9 – Da lei de Liberdade: De acordo com a lei brasileira, depois do direito à própria vida, o segundo maior bem a ser protegido é a liberdade, donde se deduz a sua importância. Kardec, muito impactado pelas revoluções do seu tempo, valorizou o sagrado direito à liberdade, reconhecendo que nenhum ser humano pode ser feliz sob o jugo de outrem. Não nos faltam desejos e motivos para tentar impor a nossa vontade ao outro; porém, por mais que as escolhas alheias nos pareçam equivocadas, e muitas vezes gostaríamos de impedi-las em prol da própria pessoa, carece reconhecer que a cada um compete decidir o que, de fato, lhe faz bem. Todo ser dotado de discernimento deve ser livre para fazer as suas escolhas, lembrando que a liberdade está sempre atrelada à responsabilidade.

10 – Da Lei de Justiça, amor e caridade. O coroamento das leis morais com a Lei de Justiça, Amor e Caridade, revela, em si, a importância que se deve dar ao outro e de quanto vale a solidariedade, exaltando a fraternidade entre os humanos. Costumamos nos valer da Lei de Justiça para reclamar vingança, mas os espíritos resumiram essa lei em poucas palavras “A justiça consiste em cada um respeitar os direitos dos demais.” Em resposta ao questionamento sobre a base da Justiça segundo a lei natural, esclareceram os Espíritos: “Queira cada um para os outros o que quereria para si mesmo”. Sem amor, nada seríamos! Essa lei bem aplicada reverteria a condição de indigência ética em que nos encontramos, mas, ao revés, teimamos em cultivar o egoísmo. Não existe amor condicional, apenas se, ou apenas com; Jaci Regis asseverou que amor é amor, sem medida e sem restrições convencionais. Que ampliemos a nossa capacidade de amar, freando impulsos primitivos que podem impedir a ascensão do bem, do amor, da fraternidade e da solidariedade. Nesses termos, a Justiça se faz muito mais facilmente.
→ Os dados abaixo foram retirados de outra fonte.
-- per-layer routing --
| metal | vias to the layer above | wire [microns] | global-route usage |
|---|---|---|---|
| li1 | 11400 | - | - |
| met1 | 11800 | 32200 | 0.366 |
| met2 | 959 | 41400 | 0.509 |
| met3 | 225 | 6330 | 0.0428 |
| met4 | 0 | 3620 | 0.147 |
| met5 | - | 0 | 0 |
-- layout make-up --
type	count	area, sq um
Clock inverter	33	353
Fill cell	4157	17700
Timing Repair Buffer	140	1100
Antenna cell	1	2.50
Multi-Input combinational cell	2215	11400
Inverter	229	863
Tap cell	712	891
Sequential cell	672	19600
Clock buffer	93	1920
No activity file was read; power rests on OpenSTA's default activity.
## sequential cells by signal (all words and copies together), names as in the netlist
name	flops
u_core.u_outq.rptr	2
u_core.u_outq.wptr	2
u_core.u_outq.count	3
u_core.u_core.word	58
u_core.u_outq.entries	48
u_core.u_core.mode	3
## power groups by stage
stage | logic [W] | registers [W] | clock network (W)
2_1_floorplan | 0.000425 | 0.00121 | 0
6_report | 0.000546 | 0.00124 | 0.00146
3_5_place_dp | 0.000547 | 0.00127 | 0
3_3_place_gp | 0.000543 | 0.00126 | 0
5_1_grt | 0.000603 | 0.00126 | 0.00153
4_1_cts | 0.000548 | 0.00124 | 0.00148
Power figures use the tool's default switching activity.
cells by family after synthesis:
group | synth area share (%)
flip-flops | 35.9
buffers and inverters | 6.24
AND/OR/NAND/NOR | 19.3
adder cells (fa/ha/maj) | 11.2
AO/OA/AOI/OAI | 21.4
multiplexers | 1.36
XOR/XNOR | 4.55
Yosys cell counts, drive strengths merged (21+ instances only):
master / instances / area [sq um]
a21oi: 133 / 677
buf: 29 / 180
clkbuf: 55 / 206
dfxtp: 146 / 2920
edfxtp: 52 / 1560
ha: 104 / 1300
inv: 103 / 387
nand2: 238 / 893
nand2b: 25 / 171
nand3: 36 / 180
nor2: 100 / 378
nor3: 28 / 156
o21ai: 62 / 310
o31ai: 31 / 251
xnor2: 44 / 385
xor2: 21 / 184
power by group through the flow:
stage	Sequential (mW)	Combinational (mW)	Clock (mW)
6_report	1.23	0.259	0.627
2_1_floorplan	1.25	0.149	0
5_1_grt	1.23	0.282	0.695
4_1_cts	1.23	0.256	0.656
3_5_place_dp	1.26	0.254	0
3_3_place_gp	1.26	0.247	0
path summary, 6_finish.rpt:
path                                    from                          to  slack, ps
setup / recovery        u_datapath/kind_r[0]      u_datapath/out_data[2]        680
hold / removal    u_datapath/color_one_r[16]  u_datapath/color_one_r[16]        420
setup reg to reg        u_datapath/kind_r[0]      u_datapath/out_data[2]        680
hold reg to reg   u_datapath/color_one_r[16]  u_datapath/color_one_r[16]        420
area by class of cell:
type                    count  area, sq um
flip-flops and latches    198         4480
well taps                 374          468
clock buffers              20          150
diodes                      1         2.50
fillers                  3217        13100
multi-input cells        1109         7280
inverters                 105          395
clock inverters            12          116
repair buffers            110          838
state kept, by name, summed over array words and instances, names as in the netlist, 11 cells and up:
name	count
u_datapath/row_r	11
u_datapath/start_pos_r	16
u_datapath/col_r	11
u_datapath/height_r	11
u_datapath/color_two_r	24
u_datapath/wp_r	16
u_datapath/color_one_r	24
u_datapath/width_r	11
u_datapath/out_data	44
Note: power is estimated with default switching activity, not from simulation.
## config.mk

```make
export PLATFORM = sky130hd
export DESIGN_NAME = grouped_undo_redo_stack_flat
export DESIGN_NICKNAME = d
export VERILOG_FILES = /design/src/design/gurs_pkg.sv /design/src/design/gurs_if.sv /design/src/design/grouped_undo_redo_stack.sv /design/src/design/gurs_ram.sv /design/src/design/gurs_seq.sv /design/src/flat_wrapper.sv
export SDC_FILE = /design/constraint.sdc
export NUM_CORES = 2
export LEC_CHECK = 0
export BUFFER_PORTS_ARGS = -buffer_cell sky130_fd_sc_hd__buf_2
export CAP_MARGIN = 5
export CELL_PAD_IN_SITES_DETAIL_PLACEMENT = 1
export CELL_PAD_IN_SITES_GLOBAL_PLACEMENT = 2
export CORE_MARGIN = 2
export CORE_UTILIZATION = 48
export DETAILED_ROUTE_END_ITERATION = 12
export PLACE_DENSITY_LB_ADDON = 0.1
export SETUP_SLACK_MARGIN = 0.05
export SLEW_MARGIN = 20
export SYNTH_ARGS = -nofsm -noshare
export SYNTH_HDL_FRONTEND = slang
export SYNTH_SLANG_ARGS = --single-unit
export TNS_END_PERCENT = 30
```

## constraint.sdc

```tcl
create_clock -name clk_i -period 8.45 [get_ports clk_i]
set_input_delay 0.4225 -clock clk_i [delete_from_list [all_inputs] [get_ports clk_i]]
set_output_delay 0.4225 -clock clk_i [all_outputs]
set_load 0.03 [all_outputs]
```
===== config.mk =====
export PLATFORM = sky130hd
export DESIGN_NAME = mqtt_stream_packet_deframer_core
export DESIGN_NICKNAME = d
export VERILOG_FILES = /design/src/hdl/mspd_pkg.sv /design/src/hdl/mqtt_stream_packet_deframer_core.sv /design/src/hdl/mspd_regs.sv /design/src/hdl/mspd_parse.sv
export SDC_FILE = /design/constraint.sdc
export NUM_CORES = 1
export LEC_CHECK = 0
export BUFFER_PORTS_ARGS = -buffer_cell sky130_fd_sc_hd__buf_2
export CAP_MARGIN = 20
export CORE_MARGIN = 2
export CORE_UTILIZATION = 65
export CTS_CLUSTER_DIAMETER = 200
export DETAILED_ROUTE_END_ITERATION = 7
export PLACE_DENSITY = 0.87
export SLEW_MARGIN = 20
export SYNTH_ARGS = -nofsm -noshare
export SYNTH_HDL_FRONTEND = slang
export SYNTH_HIERARCHICAL = 1
export SYNTH_SLANG_ARGS = --single-unit

===== constraint.sdc =====
create_clock -name clk -period 16.6 [get_ports clk]
set_input_delay 0 -clock clk [delete_from_list [all_inputs] [get_ports clk]]
set_output_delay 0 -clock clk [all_outputs]
set_load 0.05 [all_outputs]

===== src/hdl/mspd_pkg.sv =====
// Package for the MQTT stream packet deframer: parser phase and result kind
// codes, the result record and the register reset value. No dependencies.
package mspd_pkg;

    typedef enum logic [1:0] {
        PH_FIRST = 2'd0,
        PH_LEN   = 2'd1,
        PH_BODY  = 2'd2,
        PH_STALL = 2'd3
    } phase_t;

    typedef enum logic [1:0] {
        KIND_HEADER    = 2'd0,
        KIND_BODY      = 2'd1,
        KIND_MALFORMED = 2'd2,
        KIND_OVERSIZE  = 2'd3
    } kind_t;

    localparam int unsigned MAX_W = 29;
    localparam int unsigned LEN_W = 28;
    localparam logic [MAX_W-1:0] MAX_RESET = 29'd1024;

    localparam logic [2:0] ADDR_MAX_PACKET = 3'd0;

    // Number of length bytes after which a set continuation bit is malformed.
    localparam logic [2:0] LEN_BYTES_MAX = 3'd4;

    typedef struct packed {
        kind_t             kind;
        logic [3:0]        packet_type;
        logic [3:0]        packet_flags;
        logic [LEN_W-1:0]  remaining_length;
        logic [7:0]        data_byte;
        logic              last;
    } result_t;

endpackage


===== src/hdl/mqtt_stream_packet_deframer_core.sv =====
// MQTT 3.1.1 fixed-header deframer: splits a byte stream into header, body and
// error transactions; a result is formed when its byte is taken and then registered.
// Throughput: one byte per cycle unless stalled; parser state updates in the accept cycle.
// A two-entry output stage (result register plus skid register) takes one more result
// while the output is stalled; the input stalls only while the skid entry is full.
// Reset clears all but the output data at once and sets the maximum packet size to 1024.
module mqtt_stream_packet_deframer_core
(
    input  logic         clk,
    input  logic         rst_n,
    input  logic         psel,
    input  logic         penable,
    input  logic         pwrite,
    input  logic [2:0]   paddr,
    input  logic [31:0]  pwdata,
    output logic [31:0]  prdata,
    output logic         pready,
    input  logic         in_valid,
    output logic         in_stall,
    input  logic [7:0]   rx_byte,
    output logic         out_valid,
    input  logic         out_stall,
    output logic [1:0]   kind,
    output logic [3:0]   packet_type,
    output logic [3:0]   packet_flags,
    output logic [27:0]  remaining_length,
    output logic [7:0]   data_byte,
    output logic         last
);

    logic [mspd_pkg::MAX_W-1:0] max_packet_bytes;
    logic                       byte_fire;
    logic                       res_valid;
    mspd_pkg::result_t          res;

    logic                       out_valid_reg, out_valid_next;
    logic                       skid_valid_reg, skid_valid_next;
    mspd_pkg::result_t          out_data_reg, out_data_next;
    mspd_pkg::result_t          skid_data_reg, skid_data_next;
    logic                       out_take;

    mspd_regs u_regs
    (
        .clk              (clk),
        .rst_n            (rst_n),
        .psel             (psel),
        .penable          (penable),
        .pwrite           (pwrite),
        .paddr            (paddr),
        .pwdata           (pwdata),
        .prdata           (prdata),
        .pready           (pready),
        .max_packet_bytes (max_packet_bytes)
    );

    assign in_stall  = skid_valid_reg;
    assign byte_fire = in_valid && !skid_valid_reg;

    mspd_parse u_parse
    (
        .clk              (clk),
        .rst_n            (rst_n),
        .byte_fire        (byte_fire),
        .rx_byte          (rx_byte),
        .max_packet_bytes (max_packet_bytes),
        .res_valid        (res_valid),
        .res              (res)
    );

    assign out_take = out_valid_reg && !out_stall;

    always_comb
    begin
        out_valid_next  = out_valid_reg;
        skid_valid_next = skid_valid_reg;
        out_data_next   = out_data_reg;
        skid_data_next  = skid_data_reg;
        if (skid_valid_reg)
        begin
            // Input is stalled; drain the skid entry once the output moves.
            if (out_take)
            begin
                out_data_next   = skid_data_reg;
                skid_valid_next = 1'b0;
            end
        end
        else if (res_valid)
        begin
            if (!out_valid_reg || out_take)
            begin
                out_data_next  = res;
                out_valid_next = 1'b1;
            end
            else
            begin
                skid_data_next  = res;
                skid_valid_next = 1'b1;
            end
        end
        else if (out_take)
        begin
            out_valid_next = 1'b0;
        end
    end

    always_ff @(posedge clk or negedge rst_n)
    begin
        if (!rst_n)
        begin
            out_valid_reg  <= 1'b0;
            skid_valid_reg <= 1'b0;
        end
        else
        begin
            out_valid_reg  <= out_valid_next;
            skid_valid_reg <= skid_valid_next;
        end
    end

    always_ff @(posedge clk)
    begin
        out_data_reg  <= out_data_next;
        skid_data_reg <= skid_data_next;
    end

    assign out_valid        = out_valid_reg;
    assign kind             = out_data_reg.kind;
    assign packet_type      = out_data_reg.packet_type;
    assign packet_flags     = out_data_reg.packet_flags;
    assign remaining_length = out_data_reg.remaining_length;
    assign data_byte        = out_data_reg.data_byte;
    assign last             = out_data_reg.last;

endmodule
File: src/rtl/pcx_rle_line_encoder_macros.svh
// Assertion macros shared by the PCX run-length encoder RTL.
`ifndef PCX_RLE_LINE_ENCODER_MACROS_SVH
`define PCX_RLE_LINE_ENCODER_MACROS_SVH

`ifndef NO_ASSERTIONS

// prop must hold at every clock edge outside reset
`define PCX_ASSERT(label, clk, rst, prop, msg) \
  label: assert property (@(posedge clk) disable iff (rst) prop) else $error(msg);

// cond must never be true outside reset
`define PCX_ASSERT_NEVER(label, clk, rst, cond, msg) \
  label: assert property (@(posedge clk) disable iff (rst) !(cond)) else $error(msg);

`else

`define PCX_ASSERT(label, clk, rst, prop, msg)
`define PCX_ASSERT_NEVER(label, clk, rst, cond, msg)

`endif

`endif

File: src/rtl/pcx_rle_pkg.sv
// Types and constants of the PCX run-length line encoder.
`timescale 1ns / 1ps

package pcx_rle_pkg;

  localparam int RUN_W         = 6;
  localparam int MAX_RUN_DEF   = 63;
  localparam int CMD_DEPTH_DEF = 4;

  // top two bits set mark a count byte
  localparam logic [1:0] ESC_MARK = 2'b11;

  typedef struct packed {
    logic [7:0] data_byte;
    logic       line_end;
  } item_t;

  typedef struct packed {
    logic [7:0] code_byte;
    logic       last_of_item;
    logic       line_done;
  } result_t;

  // one run to be written out
  typedef struct packed {
    logic             valid;
    logic [7:0]       value;
    logic [RUN_W-1:0] len;
  } run_t;

  // work for the back end: closed run, flushed run at line end
  typedef struct packed {
    run_t closed;
    run_t flushed;
    logic line_end;
  } cmd_t;

endpackage

File: src/rtl/pcx_rle_front.sv
// Front end: accepts bytes, tracks the held run, emits run commands.
`timescale 1ns / 1ps

module pcx_rle_front #(
  parameter int MAX_RUN = pcx_rle_pkg::MAX_RUN_DEF
) (
  input  logic                           clk,
  input  logic                           rst,
  input  logic                           take,
  input  pcx_rle_pkg::item_t             item,
  output logic                           cmd_push,
  output pcx_rle_pkg::cmd_t              cmd,
  output logic [pcx_rle_pkg::RUN_W-1:0]  held_len
);

  localparam logic [pcx_rle_pkg::RUN_W-1:0] MAX_LEN = pcx_rle_pkg::RUN_W'(MAX_RUN);
  localparam logic [pcx_rle_pkg::RUN_W-1:0] ONE     = pcx_rle_pkg::RUN_W'(1);

  logic [7:0]                    held_value;
  logic [7:0]                    held_value_next;
  logic [pcx_rle_pkg::RUN_W-1:0] run_length;
  logic [pcx_rle_pkg::RUN_W-1:0] run_length_next;
  logic                          extend;

  assign extend = (run_length != '0) && (item.data_byte == held_value) &&
                  (run_length < MAX_LEN);

  always_comb begin
    cmd.closed.valid  = 1'b0;
    cmd.closed.value  = held_value;
    cmd.closed.len    = run_length;
    held_value_next   = held_value;
    run_length_next   = run_length;
    if (extend) begin
      run_length_next = run_length + ONE;
    end else begin
      cmd.closed.valid = (run_length != '0);
      held_value_next  = item.data_byte;
      run_length_next  = ONE;
    end
    cmd.flushed.valid = item.line_end;
    cmd.flushed.value = held_value_next;
    cmd.flushed.len   = run_length_next;
    cmd.line_end      = item.line_end;
    if (item.line_end) begin
      run_length_next = '0;
    end
  end

  assign cmd_push = take && (cmd.closed.valid || cmd.flushed.valid);
  assign held_len = run_length;

  always_ff @(posedge clk) begin
    if (rst) begin
      held_value <= '0;
      run_length <= '0;
    end else if (take) begin
      held_value <= held_value_next;
      run_length <= run_length_next;
    end
  end

endmodule

File: src/rtl/pcx_rle_cmd_fifo.sv
// Short command queue between front and back end.
`timescale 1ns / 1ps

module pcx_rle_cmd_fifo #(
  parameter int DEPTH = pcx_rle_pkg::CMD_DEPTH_DEF
) (
  input  logic              clk,
  input  logic              rst,
  input  logic              wr,
  input  pcx_rle_pkg::cmd_t wdata,
  input  logic              rd,
  output pcx_rle_pkg::cmd_t rdata,
  output logic              full,
  output logic              empty
);

  localparam int PTR_W = $clog2(DEPTH);
  localparam int CNT_W = $clog2(DEPTH + 1);
  localparam logic [PTR_W-1:0] LAST_PTR = PTR_W'(DEPTH - 1);
  localparam logic [CNT_W-1:0] FULL_CNT = CNT_W'(DEPTH);

  pcx_rle_pkg::cmd_t slots [DEPTH];
  logic [PTR_W-1:0]  wr_ptr;
  logic [PTR_W-1:0]  rd_ptr;
  logic [CNT_W-1:0]  count;
  logic              do_wr;
  logic              do_rd;

  assign full  = (count == FULL_CNT);
  assign empty = (count == '0);
  assign do_wr = wr && !full;
  assign do_rd = rd && !empty;
  assign rdata = slots[rd_ptr];

  always_ff @(posedge clk) begin
    if (do_wr) begin
      slots[wr_ptr] <= wdata;
    end
  end

  always_ff @(posedge clk) begin
    if (rst) begin
      wr_ptr <= '0;
      rd_ptr <= '0;
      count  <= '0;
    end else begin
      if (do_wr) begin
        wr_ptr <= (wr_ptr == LAST_PTR) ? '0 : wr_ptr + PTR_W'(1);
      end
      if (do_rd) begin
        rd_ptr <= (rd_ptr == LAST_PTR) ? '0 : rd_ptr + PTR_W'(1);
      end
      if (do_wr && !do_rd) begin
        count <= count + CNT_W'(1);
      end else if (do_rd && !do_wr) begin
        count <= count - CNT_W'(1);
      end
    end
  end

endmodule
Em síntese, todas essas leis permanecem bastante pertinentes e oportunas. A religiosidade tem espaço no mundo moderno, bastando que haja a compreensão sobre a melhor maneira de adorar a Deus – na ação, no amor, na solidariedade. Mas o principal se revela no componente ético que todas elas contêm, com potencial para elevar o nosso padrão civilizatório, na medida em que colocam em evidência o respeito, a convivência salutar, o avanço das conquistas atravessadas pela destruição natural do que foi superado, a Justiça. São leis que se implicam, permeando a encarnação nas diversas expressões do humanismo, seja na vida familiar, profissional ou social. Conforme já mencionei, um tratado de ética, extremamente necessário, especialmente em nossos dias atuais. Não obstante, tudo progride e carece de atualização, de modo que nos cumpre o dever de adaptar a questão de fundo, ou o princípio orientador de cada uma dessas leis a um vocabulário moderno e adequado ao nosso tempo. Não é mais conveniente nos referirmos às diferentes etnias como raças. Depois do projeto Genoma, essa palavra está em desuso, embora o fenômeno social do racismo persista e deva ser combatido. Ao invés de “homem”, nas inúmeras vezes em que Kardec usou essa palavra para se referir às pessoas, melhor utilizar “ser humano”. Enfim, temos melhorias a fazer, tanto em questões de conteúdo como de forma, mas o valor extraordinário das Leis Morais persiste válido e atual. Ao trabalho que nos espera.